In Your House 6 (retroactively titled In Your House 6: Rage in the Cage) was the sixth In Your House professional wrestling pay-per-view (PPV) event produced by the World Wrestling Federation (WWF, now WWE). The event took place on February 18, 1996, at the Louisville Gardens in Louisville, Kentucky. Five matches were broadcast on the pay-per-view. There were also three dark matches and one match taped for Free for All.

The main event of the show was a Steel Cage match, in which reigning WWF World Heavyweight Champion Bret Hart defended the championship against Diesel. With the launch of the WWE Network in 2014, this show became available on demand; however, it does not include the three dark matches held after the main show.

Production

Background
In Your House was a series of monthly pay-per-view (PPV) shows first produced by the World Wrestling Federation (WWF, now WWE) in May 1995. They aired when the promotion was not holding one of its then-five major PPVs (WrestleMania, King of the Ring, SummerSlam, Survivor Series, and Royal Rumble), and were sold at a lower cost. This sixth In Your House event took place on February 18, 1996, at the Louisville Gardens in Louisville, Kentucky. While this event was originally known simply as In Your House 6, it was later retroactively renamed as In Your House 6: Rage in the Cage. This retroactive renaming of the show was based on the main event being a steel cage match.

Storylines
The professional wrestling matches at In Your House 6 featured professional wrestlers performing as characters in scripted events pre-determined by the hosting promotion, World Wrestling Federation (WWF). Storylines between the characters played out on WWF's primary television programs, Monday Night Raw.

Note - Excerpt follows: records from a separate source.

<file path="src/logic/axis2axi_pkg.sv">
`default_nettype none

package axis2axi_pkg;

   // AXI widths, only 4-byte beats are supported
   localparam int unsigned ADDR_W = 32;
   localparam int unsigned DATA_W = 32;
   localparam int unsigned LEN_W  = 8;

   // Byte address
   typedef logic [ADDR_W-1:0] addr_t;

   // One stream or AXI data word
   typedef logic [DATA_W-1:0] data_t;

   // AXI length field, beats minus one
   typedef logic [LEN_W-1:0] len_t;

   // Write address request
   typedef struct packed {
      addr_t addr;
      len_t  len;
   } aw_t;

   // One write beat
   typedef struct packed {
      data_t data;
      logic  last;
   } w_t;

   // Write engine states
   typedef enum logic [1:0] {
      WAIT_DATA   = 2'd0,
      START_BURST = 2'd1,
      TRANSFER    = 2'd2,
      WAIT_BRESP  = 2'd3
   } engine_state_e;

endpackage

`default_nettype wire
</file>
<file path="src/logic/axis2axi_top.sv">
`timescale 1ns/1ns
`default_nettype none

module axis2axi_top import axis2axi_pkg::*; #(
   parameter int unsigned BURST_W = 4
) (
   input  wire   clk_i,
   input  wire   rst_n_i,

   // Configuration
   input  addr_t cfg_addr_i,
   input  wire   cfg_valid_i,
   output logic  cfg_ready_o,

   // Stream input
   input  data_t s_data_i,
   input  wire   s_valid_i,
   output logic  s_ready_o,

   // AXI write master
   output aw_t   m_aw_o,
   output logic  m_awvalid_o,
   input  wire   m_awready_i,
   output w_t    m_w_o,
   output logic  m_wvalid_o,
   input  wire   m_wready_i,
   input  wire   m_bvalid_i
);

   // Buffer holds two bursts
   localparam int unsigned BUF_W = BURST_W + 1;

   logic             fifo_full;
   logic             fifo_empty;
   logic [BUF_W:0]   fifo_level;
   data_t            fifo_data;
   logic             fifo_r_en;
   logic             fifo_w_en;

   logic             mem_w_en;
   logic [BUF_W-1:0] mem_w_addr;
   data_t            mem_w_data;
   logic             mem_r_en;
   logic [BUF_W-1:0] mem_r_addr;
   data_t            mem_r_data;

   assign s_ready_o = !fifo_full;
   assign fifo_w_en = s_valid_i && s_ready_o;

   axis2axi_in #(
      .BURST_W (BURST_W)
   ) u_in (
      .clk_i        (clk_i),
      .rst_n_i      (rst_n_i),
      .cfg_addr_i   (cfg_addr_i),
      .cfg_valid_i  (cfg_valid_i),
      .cfg_ready_o  (cfg_ready_o),
      .s_valid_i    (s_valid_i),
      .fifo_level_i (fifo_level),
      .fifo_empty_i (fifo_empty),
      .fifo_data_i  (fifo_data),
      .fifo_r_en_o  (fifo_r_en),
      .m_aw_o       (m_aw_o),
      .m_awvalid_o  (m_awvalid_o),
      .m_awready_i  (m_awready_i),
      .m_w_o        (m_w_o),
      .m_wvalid_o   (m_wvalid_o),
      .m_wready_i   (m_wready_i),
      .m_bvalid_i   (m_bvalid_i)
   );

   axis2axi_fifo #(
      .BUF_W (BUF_W)
   ) u_fifo (
      .clk_i        (clk_i),
      .rst_n_i      (rst_n_i),
      .w_en_i       (fifo_w_en),
      .w_data_i     (s_data_i),
      .w_full_o     (fifo_full),
      .r_en_i       (fifo_r_en),
      .r_data_o     (fifo_data),
      .r_empty_o    (fifo_empty),
      .level_o      (fifo_level),
      .mem_w_en_o   (mem_w_en),
      .mem_w_addr_o (mem_w_addr),
      .mem_w_data_o (mem_w_data),
      .mem_r_en_o   (mem_r_en),
      .mem_r_addr_o (mem_r_addr),
      .mem_r_data_i (mem_r_data)
   );

   axis2axi_ram_2p #(
      .BUF_W (BUF_W)
   ) u_ram (
      .clk_i    (clk_i),
      .w_en_i   (mem_w_en),
      .w_addr_i (mem_w_addr),
      .w_data_i (mem_w_data),
      .r_en_i   (mem_r_en),
      .r_addr_i (mem_r_addr),
      .r_data_o (mem_r_data)
   );

endmodule

`default_nettype wire

</file>
<file path="src/logic/axis2axi_in.sv">
`timescale 1ns/1ns
`default_nettype none

module axis2axi_in import axis2axi_pkg::*; #(
   parameter int unsigned BURST_W = 4
) (
   input  wire                clk_i,
   input  wire                rst_n_i,

   // Configuration
   input  addr_t              cfg_addr_i,
   input  wire                cfg_valid_i,
   output logic               cfg_ready_o,

   // Stream activity, used for tail flush
   input  wire                s_valid_i,

   // FIFO
   input  wire  [BURST_W+1:0] fifo_level_i,
   input  wire                fifo_empty_i,
   input  data_t              fifo_data_i,
   output logic               fifo_r_en_o,

   // AXI write address
   output aw_t                m_aw_o,
   output logic               m_awvalid_o,
   input  wire                m_awready_i,

   // AXI write data
   output w_t                 m_w_o,
   output logic               m_wvalid_o,
   input  wire                m_wready_i,

   // AXI write response
   input  wire                m_bvalid_i
);

   localparam int unsigned BURST_SIZE = 2 ** BURST_W;

   engine_state_e state_q;
   engine_state_e state_d;

   addr_t              addr_q;
   len_t               len_q;
   len_t               beat_cnt_q;

   logic               full_burst;
   logic               tail_burst;
   logic               start_burst;
   logic [BURST_W:0]   raw_size;
   logic [12:0]        words_left;
   logic [BURST_W:0]   burst_size;
   logic [BURST_W:0]   burst_len;
   logic               beat;
   logic               beat_last;

   // Burst start conditions
   assign full_burst  = (fifo_level_i >= BURST_SIZE);
   assign tail_burst  = (fifo_level_i != '0) && !full_burst && !s_valid_i;
   assign start_burst = (full_burst || tail_burst) && (state_q == WAIT_DATA);

   // Size before the boundary cut
   always_comb begin
      if (full_burst) begin
         raw_size = (BURST_W+1)'(BURST_SIZE);
      end else begin
         raw_size = fifo_level_i[BURST_W:0];
      end
   end

   // Words left up to the next 4 KiB page
   assign words_left = (13'h1000 - {1'b0, addr_q[11:0]}) >> 2;

   always_comb begin
      burst_size = raw_size;
      if (raw_size > words_left) begin
         burst_size = words_left[BURST_W:0];
      end
   end

   assign burst_len = burst_size - 1'b1;

   // Beat handshake
   assign beat      = m_wvalid_o && m_wready_i;
   assign beat_last = (beat_cnt_q == len_q);

   // First read on the start decision, then one per accepted beat
   assign fifo_r_en_o = start_burst || (beat && !beat_last);

   // Outputs decoded from state
   assign m_awvalid_o = (state_q == START_BURST);
   assign m_wvalid_o  = (state_q == TRANSFER);
   assign cfg_ready_o = fifo_empty_i && (state_q == WAIT_DATA);

   assign m_aw_o.addr = addr_q;
   assign m_aw_o.len  = len_q;
   assign m_w_o.data  = fifo_data_i;
   assign m_w_o.last  = beat_last;

   // Next state
   always_comb begin
      state_d = state_q;
      case (state_q)
         WAIT_DATA: begin
            if (start_burst) begin
               state_d = START_BURST;
            end
         end
         START_BURST: begin
            if (m_awready_i) begin
               state_d = TRANSFER;
            end
         end
         TRANSFER: begin
            if (beat && beat_last) begin
               state_d = WAIT_BRESP;
            end
         end
         WAIT_BRESP: begin
            if (m_bvalid_i) begin
               state_d = WAIT_DATA;
            end
         end
         default: begin
            state_d = WAIT_DATA;
         end
      endcase
   end

   always_ff @(posedge clk_i) begin
      if (!rst_n_i) begin
         state_q <= WAIT_DATA;
      end else begin
         state_q <= state_d;
      end
   end

   // Burst length latched with the start decision
   always_ff @(posedge clk_i) begin
      if (start_burst) begin
         len_q <= len_t'(burst_len);
      end
   end

   // Beat counter, cleared while idle
   always_ff @(posedge clk_i) begin
      if (!rst_n_i) begin
         beat_cnt_q <= '0;
      end else if (state_q == WAIT_DATA) begin
         beat_cnt_q <= '0;
      end else if (beat) begin
         beat_cnt_q <= beat_cnt_q + 1'b1;
      end
   end

   // Address from configuration or advanced by the finished burst
   always_ff @(posedge clk_i) begin
      if (!rst_n_i) begin
         addr_q <= '0;
      end else if (cfg_valid_i && cfg_ready_o) begin
         addr_q <= cfg_addr_i;
      end else if ((state_q == WAIT_BRESP) && m_bvalid_i) begin
         addr_q <= addr_q + ((addr_t'(len_q) + addr_t'(1)) << 2);
      end
   end

endmodule

`default_nettype wire

</file>
<file path="src/logic/axis2axi_fifo.sv">
`timescale 1ns/1ns
`default_nettype none

module axis2axi_fifo import axis2axi_pkg::*; #(
   parameter int unsigned BUF_W = 5
) (
   input  wire              clk_i,
   input  wire              rst_n_i,

   // Write side
   input  wire              w_en_i,
   input  data_t            w_data_i,
   output logic             w_full_o,

   // Read side
   input  wire              r_en_i,
   output data_t            r_data_o,
   output logic             r_empty_o,

   // Words currently stored
   output logic [BUF_W:0]   level_o,

   // External memory port
   output logic             mem_w_en_o,
   output logic [BUF_W-1:0] mem_w_addr_o,
   output data_t            mem_w_data_o,
   output logic             mem_r_en_o,
   output logic [BUF_W-1:0] mem_r_addr_o,
   input  data_t            mem_r_data_i
);

   localparam logic [BUF_W:0] DEPTH = 1 << BUF_W;

   logic [BUF_W-1:0] w_ptr_q;
   logic [BUF_W-1:0] r_ptr_q;
   logic [BUF_W:0]   level_q;
   logic             wr_ok;
   logic             rd_ok;

   // Flags straight from the level
   assign w_full_o  = (level_q == DEPTH);
   assign r_empty_o = (level_q == '0);
   assign level_o   = level_q;

   // Drop writes when full and reads when empty
   assign wr_ok = w_en_i && !w_full_o;
   assign rd_ok = r_en_i && !r_empty_o;

   // Memory port
   assign mem_w_en_o   = wr_ok;
   assign mem_w_addr_o = w_ptr_q;
   assign mem_w_data_o = w_data_i;
   assign mem_r_en_o   = rd_ok;
   assign mem_r_addr_o = r_ptr_q;

   // RAM output is already registered
   assign r_data_o = mem_r_data_i;

   // Write pointer
   always_ff @(posedge clk_i) begin
      if (!rst_n_i) begin
         w_ptr_q <= '0;
      end else if (wr_ok) begin
         w_ptr_q <= w_ptr_q + 1'b1;
      end
   end

   // Read pointer
   always_ff @(posedge clk_i) begin
      if (!rst_n_i) begin
         r_ptr_q <= '0;
      end else if (rd_ok) begin
         r_ptr_q <= r_ptr_q + 1'b1;
      end
   end

   // Level moves by one at most per cycle
   always_ff @(posedge clk_i) begin
      if (!rst_n_i) begin
         level_q <= '0;
      end else begin
         case ({wr_ok, rd_ok})
            2'b10: begin
               level_q <= level_q + 1'b1;
            end
            2'b01: begin
               level_q <= level_q - 1'b1;
            end
            default: begin
               level_q <= level_q;
            end
         endcase
      end
   end

endmodule

`default_nettype wire

</file>
<file path="src/logic/axis2axi_ram_2p.sv">
`timescale 1ns/1ns
`default_nettype none

module axis2axi_ram_2p import axis2axi_pkg::*; #(
   parameter int unsigned BUF_W = 5
) (
   input  wire              clk_i,
   input  wire              w_en_i,
   input  wire  [BUF_W-1:0] w_addr_i,
   input  data_t            w_data_i,
   input  wire              r_en_i,
   input  wire  [BUF_W-1:0] r_addr_i,
   output data_t            r_data_o
);

   localparam int unsigned DEPTH = 2 ** BUF_W;

   data_t mem [DEPTH];

   always_ff @(posedge clk_i) begin
      if (w_en_i) begin
         mem[w_addr_i] <= w_data_i;
      end
      // Read data holds until the next read enable
      if (r_en_i) begin
         r_data_o <= mem[r_addr_i];
      end
   end

endmodule

`default_nettype wire

</file>
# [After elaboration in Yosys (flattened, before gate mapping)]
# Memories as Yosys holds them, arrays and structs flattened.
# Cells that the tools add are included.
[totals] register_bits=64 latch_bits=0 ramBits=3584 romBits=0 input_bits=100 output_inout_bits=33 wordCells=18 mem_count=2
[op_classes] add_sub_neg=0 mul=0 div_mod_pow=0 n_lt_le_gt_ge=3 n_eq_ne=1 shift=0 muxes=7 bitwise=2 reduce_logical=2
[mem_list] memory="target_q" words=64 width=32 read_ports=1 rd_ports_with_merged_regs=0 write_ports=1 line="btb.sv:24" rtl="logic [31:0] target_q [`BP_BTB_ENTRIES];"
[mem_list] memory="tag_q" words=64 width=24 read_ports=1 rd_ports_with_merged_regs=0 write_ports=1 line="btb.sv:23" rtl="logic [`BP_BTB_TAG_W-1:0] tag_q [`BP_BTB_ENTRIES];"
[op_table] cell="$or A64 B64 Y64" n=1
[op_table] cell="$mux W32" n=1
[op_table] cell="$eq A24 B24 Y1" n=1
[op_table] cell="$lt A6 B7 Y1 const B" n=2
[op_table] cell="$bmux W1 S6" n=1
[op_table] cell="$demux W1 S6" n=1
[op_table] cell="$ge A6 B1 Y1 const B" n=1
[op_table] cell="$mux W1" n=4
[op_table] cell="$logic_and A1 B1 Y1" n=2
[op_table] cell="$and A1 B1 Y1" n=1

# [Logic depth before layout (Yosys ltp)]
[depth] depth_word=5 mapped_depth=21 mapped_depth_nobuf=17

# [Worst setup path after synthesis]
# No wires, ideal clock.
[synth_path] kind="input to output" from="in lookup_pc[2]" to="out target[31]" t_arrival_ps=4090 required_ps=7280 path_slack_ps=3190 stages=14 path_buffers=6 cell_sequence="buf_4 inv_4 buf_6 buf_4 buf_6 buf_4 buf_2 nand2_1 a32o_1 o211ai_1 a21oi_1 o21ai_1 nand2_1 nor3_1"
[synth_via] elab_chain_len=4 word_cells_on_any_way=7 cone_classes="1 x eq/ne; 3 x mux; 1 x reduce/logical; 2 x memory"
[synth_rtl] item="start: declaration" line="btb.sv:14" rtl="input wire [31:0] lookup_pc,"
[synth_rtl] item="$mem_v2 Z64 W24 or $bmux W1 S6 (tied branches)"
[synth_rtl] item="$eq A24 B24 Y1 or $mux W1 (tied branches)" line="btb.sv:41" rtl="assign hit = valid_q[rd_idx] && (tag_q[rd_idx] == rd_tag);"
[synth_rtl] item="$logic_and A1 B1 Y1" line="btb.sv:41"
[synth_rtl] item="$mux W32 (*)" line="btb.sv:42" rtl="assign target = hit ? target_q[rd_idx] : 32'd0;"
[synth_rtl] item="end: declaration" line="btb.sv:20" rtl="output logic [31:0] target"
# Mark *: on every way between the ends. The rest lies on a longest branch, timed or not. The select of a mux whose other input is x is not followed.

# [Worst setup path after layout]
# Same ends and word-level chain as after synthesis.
`src/design/bp_defs.svh`:
```
/*
 * sizing for the branch predictor tables and the register bus
 * PC bits [1:0] are never used, instructions are word aligned
 * btb tag width must stay equal to 32 - btb index width - 2
 */
`ifndef BP_DEFS_SVH
`define BP_DEFS_SVH

// direction counters
`define BP_BHT_ENTRIES 256
`define BP_BHT_IDX_W   8

// target buffer, direct mapped
`define BP_BTB_ENTRIES 64
`define BP_BTB_IDX_W   6
`define BP_BTB_TAG_W   24

`define BP_APB_ADDR_W  8   // byte offsets into the register block

`endif

```
`src/design/bp_apb_pkg.sv`:
```
/*
 * register map of the predictor APB block
 * offsets outside this list answer with pslverr
 */
`default_nettype none

`include "bp_defs.svh"

package bp_apb_pkg;

    typedef enum logic [`BP_APB_ADDR_W-1:0] {
        reg_ctrl        = 8'h00,  // bit 0 enable
        reg_lookups     = 8'h04,
        reg_resolved    = 8'h08,
        reg_mispredicts = 8'h0C,
        reg_clear       = 8'h10   // write only, any data
    } bp_reg_t;

endpackage

`default_nettype wire

```
`src/design/bp_csr.sv`:
```
/*
 * APB slave, zero wait states, pready tied high
 * holds the predictor enable and three wrapping 32-bit statistics counters
 * a clear write wins over an increment in the same cycle
 */
`timescale 1ns/1ps
`default_nettype none

`include "bp_defs.svh"

module bp_csr
    import bp_apb_pkg::*;
(
    input  wire                       clk,
    input  wire                       rst_n,
    input  wire                       psel,
    input  wire                       penable,
    input  wire                       pwrite,
    input  wire  [`BP_APB_ADDR_W-1:0] paddr,
    input  wire  [31:0]               pwdata,
    output logic [31:0]               prdata,
    output logic                      pready,
    output logic                      pslverr,
    input  wire                       lookup_event,
    input  wire                       resolve_event,
    input  wire                       mispredict_event,
    output logic                      enable
);

    localparam int STAT_LOOKUPS  = 0;
    localparam int STAT_RESOLVED = 1;
    localparam int STAT_MISPRED  = 2;

    bp_reg_t     reg_sel;
    logic        access;
    logic        mapped;
    logic        wr_en;
    logic        stat_clr;
    logic [31:0] rd_val;
    logic [31:0] stat_q [3];
    logic [2:0]  stat_inc;

    assign reg_sel = bp_reg_t'(paddr);
    assign access  = psel & penable;   // access phase only

    // read mux and address decode
    always_comb begin
        mapped = 1'b1;
        rd_val = 32'd0;
        case (reg_sel)
            reg_ctrl:        rd_val = {31'd0, enable};
            reg_lookups:     rd_val = stat_q[STAT_LOOKUPS];
            reg_resolved:    rd_val = stat_q[STAT_RESOLVED];
            reg_mispredicts: rd_val = stat_q[STAT_MISPRED];
            reg_clear:       rd_val = 32'd0;
            default:         mapped = 1'b0;
        endcase
    end

    assign pready  = 1'b1;
    assign pslverr = access & ~mapped;
    assign prdata  = (access && !pwrite) ? rd_val : 32'd0;

    assign wr_en    = access & pwrite & mapped;
    assign stat_clr = wr_en && (reg_sel == reg_clear);

    // lookups only count while the predictor is on
    assign stat_inc = {mispredict_event, resolve_event, lookup_event & enable};

    always_ff @(posedge clk or negedge rst_n) begin
        if (!rst_n) begin
            enable <= 1'b1;
        end else if (wr_en && (reg_sel == reg_ctrl)) begin
            enable <= pwdata[0];
        end
    end

    always_ff @(posedge clk or negedge rst_n) begin
        if (!rst_n) begin
            for (int i = 0; i < 3; i++) begin
                stat_q[i] <= 32'd0;
            end
        end else begin
            for (int i = 0; i < 3; i++) begin
                if (stat_clr) begin
                    stat_q[i] <= 32'd0;
                end else if (stat_inc[i]) begin
                    stat_q[i] <= stat_q[i] + 32'd1;   // wraps
                end
            end
        end
    end

endmodule

`default_nettype wire

```
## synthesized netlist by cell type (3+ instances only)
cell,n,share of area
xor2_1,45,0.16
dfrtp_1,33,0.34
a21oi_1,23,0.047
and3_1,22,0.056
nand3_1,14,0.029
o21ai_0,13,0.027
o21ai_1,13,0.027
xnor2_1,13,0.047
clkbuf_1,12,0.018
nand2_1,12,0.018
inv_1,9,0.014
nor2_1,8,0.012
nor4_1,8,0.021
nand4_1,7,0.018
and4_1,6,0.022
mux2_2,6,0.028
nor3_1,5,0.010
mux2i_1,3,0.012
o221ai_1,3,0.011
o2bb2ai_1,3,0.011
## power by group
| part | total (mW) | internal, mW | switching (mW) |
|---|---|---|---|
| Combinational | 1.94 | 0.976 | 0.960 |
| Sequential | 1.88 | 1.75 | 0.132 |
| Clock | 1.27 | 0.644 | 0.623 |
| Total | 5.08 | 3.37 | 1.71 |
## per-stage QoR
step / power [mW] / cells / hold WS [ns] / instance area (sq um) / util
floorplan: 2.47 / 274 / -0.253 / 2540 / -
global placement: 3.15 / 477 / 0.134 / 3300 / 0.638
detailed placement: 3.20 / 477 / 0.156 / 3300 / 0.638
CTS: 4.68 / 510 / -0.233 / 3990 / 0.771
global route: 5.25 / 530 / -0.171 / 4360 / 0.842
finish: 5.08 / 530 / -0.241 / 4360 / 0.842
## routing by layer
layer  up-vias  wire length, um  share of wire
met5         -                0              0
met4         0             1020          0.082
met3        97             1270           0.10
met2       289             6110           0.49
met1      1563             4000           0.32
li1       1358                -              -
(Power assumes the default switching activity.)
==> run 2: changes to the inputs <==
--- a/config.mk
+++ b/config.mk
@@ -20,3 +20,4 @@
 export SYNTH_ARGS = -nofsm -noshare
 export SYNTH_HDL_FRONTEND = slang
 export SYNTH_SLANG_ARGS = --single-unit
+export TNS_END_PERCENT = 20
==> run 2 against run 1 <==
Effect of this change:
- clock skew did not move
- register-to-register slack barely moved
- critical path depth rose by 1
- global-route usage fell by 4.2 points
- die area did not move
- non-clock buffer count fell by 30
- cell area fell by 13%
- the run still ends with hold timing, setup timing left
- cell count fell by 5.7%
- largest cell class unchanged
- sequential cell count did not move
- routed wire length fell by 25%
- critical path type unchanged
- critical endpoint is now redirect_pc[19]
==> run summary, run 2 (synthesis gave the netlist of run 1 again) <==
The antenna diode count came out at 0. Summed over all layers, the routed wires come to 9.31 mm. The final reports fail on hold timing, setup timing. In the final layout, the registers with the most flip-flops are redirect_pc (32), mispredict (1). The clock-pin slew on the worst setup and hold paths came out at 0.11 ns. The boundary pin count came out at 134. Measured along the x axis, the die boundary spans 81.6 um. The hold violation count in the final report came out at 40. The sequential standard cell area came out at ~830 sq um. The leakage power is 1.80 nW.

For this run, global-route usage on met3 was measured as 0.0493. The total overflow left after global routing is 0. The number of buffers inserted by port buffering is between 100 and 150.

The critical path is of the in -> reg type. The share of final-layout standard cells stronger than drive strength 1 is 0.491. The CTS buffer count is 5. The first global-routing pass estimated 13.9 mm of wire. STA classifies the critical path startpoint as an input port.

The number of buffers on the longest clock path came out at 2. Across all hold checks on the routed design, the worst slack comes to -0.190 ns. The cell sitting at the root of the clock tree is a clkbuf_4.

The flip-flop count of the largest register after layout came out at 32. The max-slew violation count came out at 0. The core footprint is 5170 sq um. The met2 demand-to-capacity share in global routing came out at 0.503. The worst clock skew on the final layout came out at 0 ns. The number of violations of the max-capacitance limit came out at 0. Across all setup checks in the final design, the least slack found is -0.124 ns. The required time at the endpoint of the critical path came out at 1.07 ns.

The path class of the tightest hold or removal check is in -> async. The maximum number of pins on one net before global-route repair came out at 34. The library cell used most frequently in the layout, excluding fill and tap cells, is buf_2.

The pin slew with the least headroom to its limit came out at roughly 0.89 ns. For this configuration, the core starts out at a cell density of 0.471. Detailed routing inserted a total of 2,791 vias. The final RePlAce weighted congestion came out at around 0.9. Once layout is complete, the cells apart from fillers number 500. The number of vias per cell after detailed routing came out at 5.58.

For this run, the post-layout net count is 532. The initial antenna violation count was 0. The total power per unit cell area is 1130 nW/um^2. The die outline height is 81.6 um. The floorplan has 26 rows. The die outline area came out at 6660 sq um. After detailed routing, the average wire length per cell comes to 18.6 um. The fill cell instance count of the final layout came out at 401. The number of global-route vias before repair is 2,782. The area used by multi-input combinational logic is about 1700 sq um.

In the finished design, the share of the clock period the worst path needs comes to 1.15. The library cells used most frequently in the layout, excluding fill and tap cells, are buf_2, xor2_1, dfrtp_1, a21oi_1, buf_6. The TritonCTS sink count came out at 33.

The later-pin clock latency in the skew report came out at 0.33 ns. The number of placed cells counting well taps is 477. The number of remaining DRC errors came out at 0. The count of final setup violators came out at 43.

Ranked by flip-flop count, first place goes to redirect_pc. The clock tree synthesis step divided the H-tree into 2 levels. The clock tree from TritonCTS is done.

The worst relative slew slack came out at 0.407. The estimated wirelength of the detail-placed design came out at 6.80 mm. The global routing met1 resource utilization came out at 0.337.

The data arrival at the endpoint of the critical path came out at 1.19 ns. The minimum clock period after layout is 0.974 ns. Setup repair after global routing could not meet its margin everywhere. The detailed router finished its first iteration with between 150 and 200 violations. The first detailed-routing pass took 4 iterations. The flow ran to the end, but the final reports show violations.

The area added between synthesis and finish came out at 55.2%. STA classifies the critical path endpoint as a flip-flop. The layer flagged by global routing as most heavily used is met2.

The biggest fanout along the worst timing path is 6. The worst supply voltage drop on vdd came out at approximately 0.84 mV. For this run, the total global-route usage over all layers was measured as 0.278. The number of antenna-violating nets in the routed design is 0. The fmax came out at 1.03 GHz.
<file path="config.mk">
export PLATFORM = sky130hd
export DESIGN_NAME = bht
export DESIGN_NICKNAME = d
export VERILOG_FILES = /design/src/design/bp_types_pkg.sv /design/src/design/bht.sv
export VERILOG_INCLUDE_DIRS = /design/src /design/src/design
export SDC_FILE = /design/constraint.sdc
export NUM_CORES = 1
export LEC_CHECK = 0
export ABC_AREA = 0
export ABC_CLOCK_PERIOD_IN_PS = 3200
export CORE_ASPECT_RATIO = 0.7
export CORE_UTILIZATION = 29
export CTS_CLUSTER_DIAMETER = 150
export DETAILED_ROUTE_END_ITERATION = 16
export DONT_BUFFER_PORTS = 1
export PLACE_DENSITY = 0.5
export SETUP_SLACK_MARGIN = 0.05
export SLEW_MARGIN = 5
export SYNTH_ARGS = -nofsm -noshare
export SYNTH_HDL_FRONTEND = slang
export SYNTH_SLANG_ARGS = --single-unit
export TNS_END_PERCENT = 50
</file>
<file path="constraint.sdc">
create_clock -name clk -period 3.2 [get_ports clk]
set_input_delay 0 -clock clk [delete_from_list [all_inputs] [get_ports clk]]
set_output_delay 0 -clock clk [all_outputs]
set_load 0.02 [all_outputs]
</file>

At the 1995 Survivor Series Bret Hart defeated Diesel to win the WWF World Heavyweight Championship. Diesel, who had been a face throughout his time as champion, began showing more and more heel tendencies both in his wrestling style and comments towards other wrestlers; at the 1996 Royal Rumble he attacked referee Earl Hebner during Hart's title match against The Undertaker, costing the latter his opportunity for the championship. After this, Bret Hart was scheduled to defend the championship against Diesel on In Your House 6. To prevent any outside interferences this match was placed inside a Steel cage.

In November 1995, 1-2-3 Kid turned on Razor Ramon and joined Ted Dibiase's heel Million Dollar Corporation. This would result in the two squaring off against each other in a tag team mach at In Your House 5, before their feud took a month-long lapse after Goldust pursued Ramon's Intercontinental Championship. At the 1996 Royal Rumble, the feud resumed after 1-2-3 Kid interfered in Ramon's match against Goldust and cost him the Intercontinental Championship. This would lead the two wrestling at the event in the first ever "Crybaby match," which involved a stipulation requiring that the winner force the loser to suck on a giant baby bottle and wear baby powder and a diaper. 

Another rivalry leading into the event was between Shawn Michaels and Owen Hart. In autumn 1995, Michaels took a hiatus from wrestling due to an injury sustained in a real-life attack. Michaels teased retirement but returned in January 1996 to win the 1996 Royal Rumble match, earning him a title opportunity at Wrestlemania XII. However, Owen Hart taunted Michaels, claiming credit for the injury, leading to a match at the event, in which Michaels put his title opportunity on the line.

Event 
During the main event Steel Cage match, The Undertaker emerged inside the steel cage by breaking through the ring mat and attacked Diesel, dragging him down through the hole to allow Bret Hart to climb over the top of the cage to win the match.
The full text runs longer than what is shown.